====== Data shown

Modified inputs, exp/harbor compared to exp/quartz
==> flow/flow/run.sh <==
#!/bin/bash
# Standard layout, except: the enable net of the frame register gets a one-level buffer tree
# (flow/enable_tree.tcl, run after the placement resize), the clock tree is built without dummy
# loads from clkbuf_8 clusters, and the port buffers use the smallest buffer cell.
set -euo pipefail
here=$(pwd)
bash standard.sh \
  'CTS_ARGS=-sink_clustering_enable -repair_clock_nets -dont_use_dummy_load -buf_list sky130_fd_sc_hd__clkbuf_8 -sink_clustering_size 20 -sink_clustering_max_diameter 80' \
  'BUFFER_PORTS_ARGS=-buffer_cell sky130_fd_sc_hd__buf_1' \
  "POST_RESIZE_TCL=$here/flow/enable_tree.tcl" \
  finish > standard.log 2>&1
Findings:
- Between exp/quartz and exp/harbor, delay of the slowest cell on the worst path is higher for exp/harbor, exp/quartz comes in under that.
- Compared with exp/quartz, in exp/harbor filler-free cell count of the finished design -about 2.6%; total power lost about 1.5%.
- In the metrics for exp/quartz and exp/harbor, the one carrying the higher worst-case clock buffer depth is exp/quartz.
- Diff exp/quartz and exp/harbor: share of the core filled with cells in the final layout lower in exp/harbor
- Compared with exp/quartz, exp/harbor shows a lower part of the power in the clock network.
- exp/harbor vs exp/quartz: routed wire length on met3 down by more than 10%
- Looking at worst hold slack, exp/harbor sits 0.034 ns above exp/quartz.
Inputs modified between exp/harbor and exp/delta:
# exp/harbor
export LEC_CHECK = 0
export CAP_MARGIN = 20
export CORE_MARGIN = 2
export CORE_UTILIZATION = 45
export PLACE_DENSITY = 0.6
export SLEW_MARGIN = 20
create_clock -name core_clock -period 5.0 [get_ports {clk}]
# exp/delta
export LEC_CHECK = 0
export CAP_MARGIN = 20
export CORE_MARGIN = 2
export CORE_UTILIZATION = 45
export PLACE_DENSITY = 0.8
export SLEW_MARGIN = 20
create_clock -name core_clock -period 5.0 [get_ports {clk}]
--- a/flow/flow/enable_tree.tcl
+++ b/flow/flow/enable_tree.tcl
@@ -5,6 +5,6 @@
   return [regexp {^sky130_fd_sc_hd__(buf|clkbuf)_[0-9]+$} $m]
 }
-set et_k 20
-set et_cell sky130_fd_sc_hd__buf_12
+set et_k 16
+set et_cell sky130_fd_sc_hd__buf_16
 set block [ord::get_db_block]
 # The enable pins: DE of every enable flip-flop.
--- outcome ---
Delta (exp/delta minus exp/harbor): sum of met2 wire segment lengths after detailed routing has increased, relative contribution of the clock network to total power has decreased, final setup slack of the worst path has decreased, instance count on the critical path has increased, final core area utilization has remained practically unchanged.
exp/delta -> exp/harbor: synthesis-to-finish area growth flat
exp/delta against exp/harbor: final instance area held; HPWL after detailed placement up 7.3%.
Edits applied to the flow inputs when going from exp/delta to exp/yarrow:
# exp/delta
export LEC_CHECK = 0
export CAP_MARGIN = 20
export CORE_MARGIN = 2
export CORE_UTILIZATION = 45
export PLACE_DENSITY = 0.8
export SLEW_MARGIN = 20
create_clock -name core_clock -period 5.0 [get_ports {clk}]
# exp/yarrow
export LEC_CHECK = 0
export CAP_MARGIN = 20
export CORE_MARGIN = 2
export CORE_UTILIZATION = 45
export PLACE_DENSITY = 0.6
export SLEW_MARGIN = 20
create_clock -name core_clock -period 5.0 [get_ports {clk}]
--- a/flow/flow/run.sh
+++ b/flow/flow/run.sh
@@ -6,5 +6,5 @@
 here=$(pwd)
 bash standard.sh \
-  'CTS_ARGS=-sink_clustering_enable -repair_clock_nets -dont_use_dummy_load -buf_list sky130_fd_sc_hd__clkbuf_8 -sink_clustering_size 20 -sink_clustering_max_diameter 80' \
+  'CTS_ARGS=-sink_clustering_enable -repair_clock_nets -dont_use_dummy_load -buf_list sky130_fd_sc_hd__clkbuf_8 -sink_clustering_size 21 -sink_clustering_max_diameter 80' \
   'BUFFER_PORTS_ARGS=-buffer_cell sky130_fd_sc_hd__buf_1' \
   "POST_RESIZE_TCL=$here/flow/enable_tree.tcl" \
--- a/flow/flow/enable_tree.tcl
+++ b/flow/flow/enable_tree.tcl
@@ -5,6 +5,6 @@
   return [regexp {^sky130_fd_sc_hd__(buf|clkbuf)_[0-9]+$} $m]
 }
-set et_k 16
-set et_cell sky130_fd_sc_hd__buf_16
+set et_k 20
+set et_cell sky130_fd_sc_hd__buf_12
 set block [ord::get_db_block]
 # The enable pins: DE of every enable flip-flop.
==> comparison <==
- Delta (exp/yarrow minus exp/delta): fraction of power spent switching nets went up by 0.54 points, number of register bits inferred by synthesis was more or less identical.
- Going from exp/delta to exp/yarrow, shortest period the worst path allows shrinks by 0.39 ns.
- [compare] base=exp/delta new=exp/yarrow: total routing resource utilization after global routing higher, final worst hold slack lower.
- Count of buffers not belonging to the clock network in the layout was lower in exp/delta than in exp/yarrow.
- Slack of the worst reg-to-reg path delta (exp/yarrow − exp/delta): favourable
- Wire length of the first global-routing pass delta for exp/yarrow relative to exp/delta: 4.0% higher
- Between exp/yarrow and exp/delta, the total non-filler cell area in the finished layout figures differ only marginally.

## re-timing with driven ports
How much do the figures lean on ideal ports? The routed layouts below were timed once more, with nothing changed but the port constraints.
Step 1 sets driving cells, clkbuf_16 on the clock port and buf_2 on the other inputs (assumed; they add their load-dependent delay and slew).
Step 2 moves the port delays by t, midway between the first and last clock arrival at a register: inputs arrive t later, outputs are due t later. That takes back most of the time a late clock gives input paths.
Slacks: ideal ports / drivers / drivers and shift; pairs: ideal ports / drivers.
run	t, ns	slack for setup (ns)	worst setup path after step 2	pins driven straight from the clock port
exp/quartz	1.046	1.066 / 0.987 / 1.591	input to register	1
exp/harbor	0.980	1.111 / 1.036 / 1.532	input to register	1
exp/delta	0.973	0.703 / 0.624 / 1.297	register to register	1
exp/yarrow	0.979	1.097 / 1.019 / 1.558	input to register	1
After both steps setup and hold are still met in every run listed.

============

◆ Problem to solve: Reproduce all the records. Keep them exact, please.

◆ Task output:
Modified inputs, exp/harbor compared to exp/quartz
==> flow/flow/run.sh <==
#!/bin/bash
# Standard layout, except: the enable net of the frame register gets a one-level buffer tree
# (flow/enable_tree.tcl, run after the placement resize), the clock tree is built without dummy
# loads from clkbuf_8 clusters, and the port buffers use the smallest buffer cell.
set -euo pipefail
here=$(pwd)
bash standard.sh \
  'CTS_ARGS=-sink_clustering_enable -repair_clock_nets -dont_use_dummy_load -buf_list sky130_fd_sc_hd__clkbuf_8 -sink_clustering_size 20 -sink_clustering_max_diameter 80' \
  'BUFFER_PORTS_ARGS=-buffer_cell sky130_fd_sc_hd__buf_1' \
  "POST_RESIZE_TCL=$here/flow/enable_tree.tcl" \
  finish > standard.log 2>&1
Findings:
- Between exp/quartz and exp/harbor, delay of the slowest cell on the worst path is higher for exp/harbor, exp/quartz comes in under that.
- Compared with exp/quartz, in exp/harbor filler-free cell count of the finished design -about 2.6%; total power lost about 1.5%.
- In the metrics for exp/quartz and exp/harbor, the one carrying the higher worst-case clock buffer depth is exp/quartz.
- Diff exp/quartz and exp/harbor: share of the core filled with cells in the final layout lower in exp/harbor
- Compared with exp/quartz, exp/harbor shows a lower part of the power in the clock network.
- exp/harbor vs exp/quartz: routed wire length on met3 down by more than 10%
- Looking at worst hold slack, exp/harbor sits 0.034 ns above exp/quartz.
Inputs modified between exp/harbor and exp/delta:
# exp/harbor
export LEC_CHECK = 0
export CAP_MARGIN = 20
export CORE_MARGIN = 2
export CORE_UTILIZATION = 45
export PLACE_DENSITY = 0.6
export SLEW_MARGIN = 20
create_clock -name core_clock -period 5.0 [get_ports {clk}]
# exp/delta
export LEC_CHECK = 0
export CAP_MARGIN = 20
export CORE_MARGIN = 2
export CORE_UTILIZATION = 45
export PLACE_DENSITY = 0.8
export SLEW_MARGIN = 20
create_clock -name core_clock -period 5.0 [get_ports {clk}]
--- a/flow/flow/enable_tree.tcl
+++ b/flow/flow/enable_tree.tcl
@@ -5,6 +5,6 @@
   return [regexp {^sky130_fd_sc_hd__(buf|clkbuf)_[0-9]+$} $m]
 }
-set et_k 20
-set et_cell sky130_fd_sc_hd__buf_12
+set et_k 16
+set et_cell sky130_fd_sc_hd__buf_16
 set block [ord::get_db_block]
 # The enable pins: DE of every enable flip-flop.
--- outcome ---
Delta (exp/delta minus exp/harbor): sum of met2 wire segment lengths after detailed routing has increased, relative contribution of the clock network to total power has decreased, final setup slack of the worst path has decreased, instance count on the critical path has increased, final core area utilization has remained practically unchanged.
exp/delta -> exp/harbor: synthesis-to-finish area growth flat
exp/delta against exp/harbor: final instance area held; HPWL after detailed placement up 7.3%.
Edits applied to the flow inputs when going from exp/delta to exp/yarrow:
# exp/delta
export LEC_CHECK = 0
export CAP_MARGIN = 20
export CORE_MARGIN = 2
export CORE_UTILIZATION = 45
export PLACE_DENSITY = 0.8
export SLEW_MARGIN = 20
create_clock -name core_clock -period 5.0 [get_ports {clk}]
# exp/yarrow
export LEC_CHECK = 0
export CAP_MARGIN = 20
export CORE_MARGIN = 2
export CORE_UTILIZATION = 45
export PLACE_DENSITY = 0.6
export SLEW_MARGIN = 20
create_clock -name core_clock -period 5.0 [get_ports {clk}]
--- a/flow/flow/run.sh
+++ b/flow/flow/run.sh
@@ -6,5 +6,5 @@
 here=$(pwd)
 bash standard.sh \
-  'CTS_ARGS=-sink_clustering_enable -repair_clock_nets -dont_use_dummy_load -buf_list sky130_fd_sc_hd__clkbuf_8 -sink_clustering_size 20 -sink_clustering_max_diameter 80' \
+  'CTS_ARGS=-sink_clustering_enable -repair_clock_nets -dont_use_dummy_load -buf_list sky130_fd_sc_hd__clkbuf_8 -sink_clustering_size 21 -sink_clustering_max_diameter 80' \
   'BUFFER_PORTS_ARGS=-buffer_cell sky130_fd_sc_hd__buf_1' \
   "POST_RESIZE_TCL=$here/flow/enable_tree.tcl" \
--- a/flow/flow/enable_tree.tcl
+++ b/flow/flow/enable_tree.tcl
@@ -5,6 +5,6 @@
   return [regexp {^sky130_fd_sc_hd__(buf|clkbuf)_[0-9]+$} $m]
 }
-set et_k 16
-set et_cell sky130_fd_sc_hd__buf_16
+set et_k 20
+set et_cell sky130_fd_sc_hd__buf_12
 set block [ord::get_db_block]
 # The enable pins: DE of every enable flip-flop.
==> comparison <==
- Delta (exp/yarrow minus exp/delta): fraction of power spent switching nets went up by 0.54 points, number of register bits inferred by synthesis was more or less identical.
- Going from exp/delta to exp/yarrow, shortest period the worst path allows shrinks by 0.39 ns.
- [compare] base=exp/delta new=exp/yarrow: total routing resource utilization after global routing higher, final worst hold slack lower.
- Count of buffers not belonging to the clock network in the layout was lower in exp/delta than in exp/yarrow.
- Slack of the worst reg-to-reg path delta (exp/yarrow − exp/delta): favourable
- Wire length of the first global-routing pass delta for exp/yarrow relative to exp/delta: 4.0% higher
- Between exp/yarrow and exp/delta, the total non-filler cell area in the finished layout figures differ only marginally.

## re-timing with driven ports
How much do the figures lean on ideal ports? The routed layouts below were timed once more, with nothing changed but the port constraints.
Step 1 sets driving cells, clkbuf_16 on the clock port and buf_2 on the other inputs (assumed; they add their load-dependent delay and slew).
Step 2 moves the port delays by t, midway between the first and last clock arrival at a register: inputs arrive t later, outputs are due t later. That takes back most of the time a late clock gives input paths.
Slacks: ideal ports / drivers / drivers and shift; pairs: ideal ports / drivers.
run	t, ns	slack for setup (ns)	worst setup path after step 2	pins driven straight from the clock port
exp/quartz	1.046	1.066 / 0.987 / 1.591	input to register	1
exp/harbor	0.980	1.111 / 1.036 / 1.532	input to register	1
exp/delta	0.973	0.703 / 0.624 / 1.297	register to register	1
exp/yarrow	0.979	1.097 / 1.019 / 1.558	input to register	1
After both steps setup and hold are still met in every run listed.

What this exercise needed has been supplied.